International trade has been the primary engine of facilitating income and accumulating wealth around the world in the post-WWII period. The goal of progressive trade liberalisation has been universally accepted and pursued under the singular body of the multilateral trade regime (General Agreement on Tariffs and Trade [GATT] since 1948, which became World Trade Organisation [WTO] in 1994) for nearly seven decades. During this period, trade restrictions were significantly reduced, non-tariff barriers were cut drastically and applicable tariff rates were slashed down to record low levels worldwide. Nonetheless, nearly twenty years after the WTO's establishment, trade multilateralism has reached a crossroads. With Doha Development Agenda (DDA) negotiations going on since 2001, WTO's role, relevance or competency in greater trade liberalisation and providing relevant governance are under increased scrutiny. At the same time, with proliferation and deepening of regional trading arrangements (RTAs), control over new or broader horizon of international trade rules are leaning towards individual economies. Therefore, the organisation is being sidelined and its members are showing increasingly greater reluctance in multilateral trade discussions. As LDC (Least Developed Countries) graduation approaches alongside a stalled multilateral trade regime, Bangladesh is also confronted with a challenge of expanding exports through outside multilateralism - through bilateral and regional trade negotiations.
Under the current structure of global trade governance, most countries including Bangladesh are involved in two broad types of trading arrangements. The first one is multilateral trading arrangements and processes led by WTO while the rest fall under the broad definition of preferential or regional trading agreements (PTAs or RTAs). When RTAs contain several signatories across continents, they become mega-RTAs (such as proposed Transatlantic Trade and Investment Partnership). Another type of arrangement, like the plurilateral agreements, is negotiated under facilities of multilateral system, but they do not include all members of that system. When WTO members are given choices to agree or decline a new set of rules on a voluntary basis, it becomes a plurilateral trade agreement. Besides, there exist many other forms of trade cooperation arrangements that are often reflected in motion of unions and agreements between countries. These instruments could include expression of intent for increased trade and investment flows, initiating trade negotiations, greater cooperation involving the private sectors, etc. with many of the provisions being non-committal in nature. However, any legally binding trading arrangements must be consistent with WTO rules.

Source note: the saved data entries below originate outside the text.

Background: an optimization exercise with open tools, aiming at small area, a short achievable clock period and few clock cycles per item. Do not read the settings as production practice.
Where RTL was checked, it was by simulation tests only, not by an equivalence proof against the original.

// circular_alpha_mask_premultiply_unit
module circular_alpha_mask_premultiply_unit (
  input  logic        clk,
  input  logic        rst_n,
  input  logic        cfg_we,
  input  logic [11:0] cfg_wdata,
  input  logic        in_valid,
  output logic        in_stall,
  input  logic [11:0] in_pos_x,
  input  logic [11:0] in_pos_y,
  input  logic [7:0]  in_blue_in,
  input  logic [7:0]  in_green_in,
  input  logic [7:0]  in_red_in,
  input  logic [7:0]  in_alpha_in,
  output logic        out_valid,
  input  logic        out_stall,
  output logic [7:0]  out_blue_out,
  output logic [7:0]  out_green_out,
  output logic [7:0]  out_red_out,
  output logic [7:0]  out_alpha_out,
  output logic [1:0]  out_region
);
For scale: roughly 790 flip-flops, about 110 I/O pins.
Settings: LEC_CHECK=0, CAP_MARGIN=20, CORE_MARGIN=2, CORE_UTILIZATION=60, SETUP_SLACK_MARGIN=3.5, SLEW_MARGIN=20; clock period 7.5 ns.
run.sh (not shown) runs the stock make flow with config.mk's settings and CLKGATE_MAP_FILE= SYNTH_SCRIPT=/design/flow/synth_recipe.tcl, a recipe that flattens the netlist after the stock synthesis.
The first run produced a clean layout.
Background: an optimization exercise with open tools, aiming at small area. Do not read the settings as production practice.
Power and IR drop assume default switching activity. The flow treats the clock pin as an ideal source, which a real chip does not have.

==> module sha1_core, before the edit <==
module sha1_core (
	input  logic           clk,
	input  logic           reset,
	input  logic           start,
	input  logic [511:0]   block,
	output logic           busy,
	output logic           done,
	output logic [159:0]   hash
);
	localparam logic [31:0] iv0 = 32'h67452301;
	localparam logic [31:0] iv1 = 32'hEFCDAB89;
	localparam logic [31:0] iv2 = 32'h98BADCFE;
	localparam logic [31:0] iv3 = 32'h10325476;
	localparam logic [31:0] iv4 = 32'hC3D2E1F0;
	localparam logic [31:0] k0  = 32'h5A827999;
	localparam logic [31:0] k1  = 32'h6ED9EBA1;
	localparam logic [31:0] k2  = 32'h8F1BBCDC;
	localparam logic [31:0] k3  = 32'hCA62C1D6;
	localparam logic [2:0] ph_load = 3'd7;
	logic         accept;
	logic         j;
	logic [4:0]   sub;
	logic [2:0]   ph;
	logic         pseudo;
	logic         pre;
	logic         post;
	logic         wrap;
	logic         last;
	assign accept = start & ~busy;
	assign pseudo = ph[2];
	assign pre    = ph[2] & ph[0];
	assign post   = ph[2] & ~ph[0];
	assign wrap   = pseudo ? (sub == 5'd4) : (sub == 5'd19);
	assign last   = post & wrap & j;
	always_ff @(posedge clk)
	begin
		if (accept)
		begin
			j   <= 1'b0;
			sub <= 5'd0;
			ph  <= ph_load;
		end
		else
		begin
			j <= ~j;
			if (j)
			begin
				sub <= wrap ? 5'd0 : sub + 5'd1;
				ph  <= wrap ? ph + 3'd1 : ph;
			end
		end
	end
	always_ff @(posedge clk)
	begin
		if (reset)
		begin
			busy <= 1'b0;
			done <= 1'b0;
		end
		else
		begin
			done <= busy & last;
			if (accept)
				busy <= 1'b1;
			else if (last)
				busy <= 1'b0;
		end
	end
	logic        e_rot;
	logic        e_unrot;
	logic        expand;
	logic [1:0]  grp;
	logic [31:0] kw;
	logic [15:0] kd;
	assign grp     = ph[1:0];
	assign expand  = ~ph[2] & (ph[1] | ph[0] | sub[4]);
	assign e_unrot = post & (sub[2] | (sub[1] & sub[0]));
	assign e_rot   = ~pre & ~e_unrot;
	always_comb
	begin
		if (pseudo)
			case (sub[2:0])
				3'd0:    kw = pre ? {iv4[29:0], iv4[31:30]} : iv4;
				3'd1:    kw = pre ? {iv3[29:0], iv3[31:30]} : iv3;
				3'd2:    kw = pre ? {iv2[29:0], iv2[31:30]} : iv2;
				3'd3:    kw = iv1;
				default: kw = iv0;
			endcase
		else
			case (grp)
				2'd0:    kw = k0;
				2'd1:    kw = k1;
				2'd2:    kw = k2;
				default: kw = k3;
			endcase
	end
	assign kd = j ? kw[31:16] : kw[15:0];
	logic [161:0] ws;
	logic [15:0]  dg [0:9];
	logic [1:0]   d10;
	always_comb
	begin
		for (int i = 0; i < 10; i++)
			dg[i] = ws[159 - 16*i -: 16];
	end
	assign d10 = ws[161:160];
	logic [15:0] op_a;
	logic [15:0] op_b;
	logic [15:0] op_c;
	logic [15:0] op_d;
	logic [15:0] op_e;
	logic [15:0] op_f;
	logic [15:0] op_w;
	logic [15:0] t_d;
	assign op_a = {dg[1][10:0], j ? dg[2][15:11] : dg[0][15:11]};
	assign op_b = dg[3];
	assign op_c = {j ? dg[6][1:0] : dg[4][1:0], dg[5][15:2]};
	assign op_d = {j ? dg[8][1:0] : dg[6][1:0], dg[7][15:2]};
	always_comb
	begin
		if (e_rot)
			op_e = {j ? d10 : dg[8][1:0], dg[9][15:2]};
		else if (e_unrot)
			op_e = dg[9];
		else
			op_e = 16'd0;
	end
	always_comb
	begin
		case (grp)
			2'd0:    op_f = (op_b & op_c) | (~op_b & op_d);
			2'd2:    op_f = (op_b & op_c) | (op_b & op_d) | (op_c & op_d);
			default: op_f = op_b ^ op_c ^ op_d;
		endcase
	end
	logic [511:0] ss;
	logic [15:0]  sd [0:31];
	logic         pol;
	logic [15:0]  xb;
	logic         xtop;
	logic         xsave;
	logic [15:0]  wx;
	logic [15:0]  ring_in;
	logic [15:0]  wd;
	always_comb
	begin
		for (int i = 0; i < 32; i++)
			sd[i] = ss[16*i +: 16];
	end
	assign pol = ~j;
	assign xb   = sd[5] ^ sd[15] ^ sd[27] ^ sd[31];
	assign xtop = j ? xsave : (sd[4][15] ^ sd[14][15] ^ sd[26][15] ^ sd[30][15]);
	assign wx   = {xb[14:0], xtop};
	assign ring_in = expand ? (wx ^ {16{pol}}) : sd[31];
	assign wd      = ring_in ^ {16{pol}};
	assign op_w    = wd;
	always_ff @(posedge clk)
		xsave <= xb[15];
	logic [511:0] ss_load;
	always_comb
	begin
		for (int k = 0; k < 16; k++)
		begin
			ss_load[16*((53 - 2*k) % 32) +: 16] = block[(15 - k)*32 +: 16];
			ss_load[16*((52 - 2*k) % 32) +: 16] = block[(15 - k)*32 + 16 +: 16];
		end
	end
	always_ff @(posedge clk)
		ss <= ~(({512{~accept}} | ss_load) & ({512{~busy}} | {ss[495:0], ring_in}));
	logic [3:0]  cy;
	logic [3:0]  cin;
	logic [15:0] s1, c1, s2, c2, s3, c3;
	logic [16:0] rc;
	assign cin = j ? cy : 4'd0;
	logic [15:0] s1g, c1g;
	always_comb for (int i = 0; i < 16; i++) {c1[i], s1[i]} = {1'b0, op_a[i]} + {1'b0, op_f[i]} + {1'b0, op_w[i]};
	assign s1g = pseudo ? 16'd0 : s1;
	assign c1g = pseudo ? 16'd0 : c1;
	logic [15:0] c1s;
	assign c1s = {c1g[14:0], cin[0]};
	always_comb for (int i = 0; i < 16; i++) {c2[i], s2[i]} = {1'b0, s1g[i]} + {1'b0, c1s[i]} + {1'b0, op_e[i]};
	logic [15:0] c2s;
	assign c2s = {c2[14:0], cin[1]};
	always_comb for (int i = 0; i < 16; i++) {c3[i], s3[i]} = {1'b0, s2[i]} + {1'b0, c2s[i]} + {1'b0, kd[i]};
	logic [15:0] c3s;
	assign c3s = {c3[14:0], cin[2]};
	always_comb
	begin
		rc[0] = cin[3];
		for (int i = 0; i < 16; i++)
		begin
			{rc[i + 1], t_d[i]} = {1'b0, s3[i]} + {1'b0, c3s[i]} + {1'b0, rc[i]};
		end
	end
	always_ff @(posedge clk)
	begin
		cy <= {rc[16], c3[15], c2[15], c1g[15]};
		ws <= {ws[1:0], t_d, ws[159:16]};
	end
	assign hash = ws[159:0];
endmodule
export LEC_CHECK = 0
export CAP_MARGIN = 20
export CORE_MARGIN = 2
export CORE_UTILIZATION = 52
export SLEW_MARGIN = 20
create_clock -name core_clock -period 10.0 [get_ports {clk}]
standard.sh (not shown) runs the stock make flow with config.mk's settings and CLKGATE_MAP_FILE= SYNTH_SCRIPT=/design/flow/synth_recipe.tcl, a recipe that flattens the netlist after the stock synthesis.
==> flow/flow/run.sh <==
#!/bin/bash
# Standard layout, with plain buf_1 cells as the port buffers and a clock
# tree of larger sink clusters without dummy loads.
set -euo pipefail
export BUFFER_PORTS_ARGS="-buffer_cell sky130_fd_sc_hd__buf_1"
export CTS_ARGS="$(cat flow/cts_args.txt)"
bash standard.sh > standard_flow.log 2>&1
==> flow/flow/cts_args.txt <==
-sink_clustering_enable -repair_clock_nets -dont_use_dummy_load -sink_clustering_size 30 -sink_clustering_max_diameter 200 -buf_list sky130_fd_sc_hd__clkbuf_16
The baseline went through all stages and came out clean.
Change:
--- a/flow/design.v
+++ b/flow/design.v
@@ -33,13 +33,13 @@
 	assign pre    = ph[2] & ph[0];
 	assign post   = ph[2] & ~ph[0];
 	assign wrap   = pseudo ? (sub == 5'd4) : (sub == 5'd19);
 	assign last   = post & wrap & j;
 	always_ff @(posedge clk)
 	begin
-		if (accept)
+		if (!busy)
 		begin
 			j   <= 1'b0;
 			sub <= 5'd0;
 			ph  <= ph_load;
 		end
 		else
@@ -124,20 +124,21 @@
 			op_e = {j ? d10 : dg[8][1:0], dg[9][15:2]};
 		else if (e_unrot)
 			op_e = dg[9];
 		else
 			op_e = 16'd0;
 	end
-	always_comb
-	begin
-		case (grp)
-			2'd0:    op_f = (op_b & op_c) | (~op_b & op_d);
-			2'd2:    op_f = (op_b & op_c) | (op_b & op_d) | (op_c & op_d);
-			default: op_f = op_b ^ op_c ^ op_d;
-		endcase
-	end
+	logic f_ch;
+	logic f_maj;
+	logic f_par;
+	assign f_ch  = (grp == 2'd0);
+	assign f_maj = (grp == 2'd2);
+	assign f_par = grp[0];
+	assign op_f = ({16{f_ch}} & ((op_b & op_c) | (~op_b & op_d)))
+		| ({16{f_maj}} & ((op_b & op_c) | (op_b & op_d) | (op_c & op_d)))
+		| ({16{f_par}} & (op_b ^ op_c ^ op_d));
 	logic [511:0] ss;
 	logic [15:0]  sd [0:31];
 	logic         pol;
 	logic [15:0]  xb;
 	logic         xtop;
 	logic         xsave;
@@ -150,13 +151,13 @@
 			sd[i] = ss[16*i +: 16];
 	end
 	assign pol = ~j;
 	assign xb   = sd[5] ^ sd[15] ^ sd[27] ^ sd[31];
 	assign xtop = j ? xsave : (sd[4][15] ^ sd[14][15] ^ sd[26][15] ^ sd[30][15]);
 	assign wx   = {xb[14:0], xtop};
-	assign ring_in = expand ? (wx ^ {16{pol}}) : sd[31];
+	assign ring_in = ({16{expand}} & (wx ^ {16{pol}})) | ({16{~expand}} & sd[31]);
 	assign wd      = ring_in ^ {16{pol}};
 	assign op_w    = wd;
 	always_ff @(posedge clk)
 		xsave <= xb[15];
 	logic [511:0] ss_load;
 	always_comb
Effect:
- The new run finished clean
- total power fell by 22%
- wire length fell by 0.86%
- critical path depth does not change
- clock power stays flat
- worst hold slack got worse by 0.0071 ns
- die area barely changes
- setup slack degrades by 0.039 ns
- flip-flop and latch count is unchanged
- final area hardly moves
- synthesized area is about the same
Function was not checked in any run of this note: the RTL went through the layout flow alone.

-- separate check: timing with driven ports --
The flow's constraints put no driver on any port. The routed layouts listed below were extracted and timed again, unchanged, in two steps. Step 1, drivers: a clkbuf_16 drives clk and a buf_2 each remaining input, both assumed. Step 2 also shifts input and output timing later by t, the mid clock arrival at the registers, as if the neighbouring blocks saw the same clock. a / b / c = no drivers / after step 1 / after step 2; a / b = the first two.
run	t (ns)	setup WS [ns]	hold WS [ns]	worst data-port slew with drivers (ns)	cell pins on the clock port's net
the first run	0.649	0.406 / 0.406 / 0.406	0.352 / 0.352 / 0.352	0.14	1
the second run	0.660	0.367 / 0.367 / 0.367	0.345 / 0.345 / 0.345	0.16	1
After both steps setup and hold are still met in every run listed.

Although, WTO is based upon a key principle of non-discrimination between signatories (i.e. not favouring one trading partner over another), one major exception allows enabling members to sign RTAs. Three sets of WTO rules will have to be observed before entering any bilateral or regional trading arrangements. These rules relate to the formation and operation of RTAs (including customs union and free trade areas) covering trade in goods (Article XXIV of the General Agreement on Tariffs and Trade 1994), regional or global arrangements for trade in goods between developing country members (the Enabling Clause), as well as agreements covering trade in services (Article V of the General Agreement on Trade in Services). The WTO requires that, RTAs must cover substantially all trade unless they are under the Enabling Clause. However, there is no quantitatively specified definition for 'substantially all trade'.
When WTO was established after the Uruguay round (1986-1994) negotiation of GATT, at one hand, it was meant to be the parliament of international trade, dictating terms through an all-encompassing system of multilateralism, and achieving a freer world for global economy that pushes for globalisation agendas through negotiation and progressive liberalisation of trade barriers. On the other hand, it was also meant to be the enforcer of the regime by using revolutionary mechanisms such as even-handed dispute settlement, and making sure members abide by the binding agreements. WTO managed to bring countries from both developed and developing economies to the same table and provided them with equal footing in the negotiation process. WTO also managed to acknowledge the supply side constraints of LDCs and necessity of special & differential treatment (S&DT) for most vulnerable countries of the world, through necessary provisions in binding agreements. In order to streamline the system of global trade, WTO provided a singular stage where the weakest countries can represent their stakes in global trade as the strongest one.
In the earlier stages of global trade negotiations, regionalism was thought to be a faster way of reaching multilateralism. Many protectionist and small economies preferred taking smaller steps towards trade liberalisation by opening domestic markets to regional or prominent trade partners first. The WTO also encouraged members in RTA, by setting up basic frameworks or laying down groundwork for agreements with binding agreements like GATT, General Agreement on Trade Services (GATS) and Agreement on Trade-Related Aspects of Intellectual Property Rights (TRIPS). This trend of trade liberalisation in early 1990s saw a boom in regionalism. And global trade started picking up pace, which continued an average growth of 6 per cent till 2008. (Figure 4.7 shows how RTAs proliferated over the years.) In many cases, countries aggressively signed a number of RTAs with their trading partners, which resulted in some redundant agreements. Till April 2019, there were 289 physical RTAs in force, while the WTO has been directly notified about 686 RTAs (active and dormant). Currently, G20 country members of the WTO often interpret it as covering 80 per cent of all trade between the RTA partners (South Centre, 2008).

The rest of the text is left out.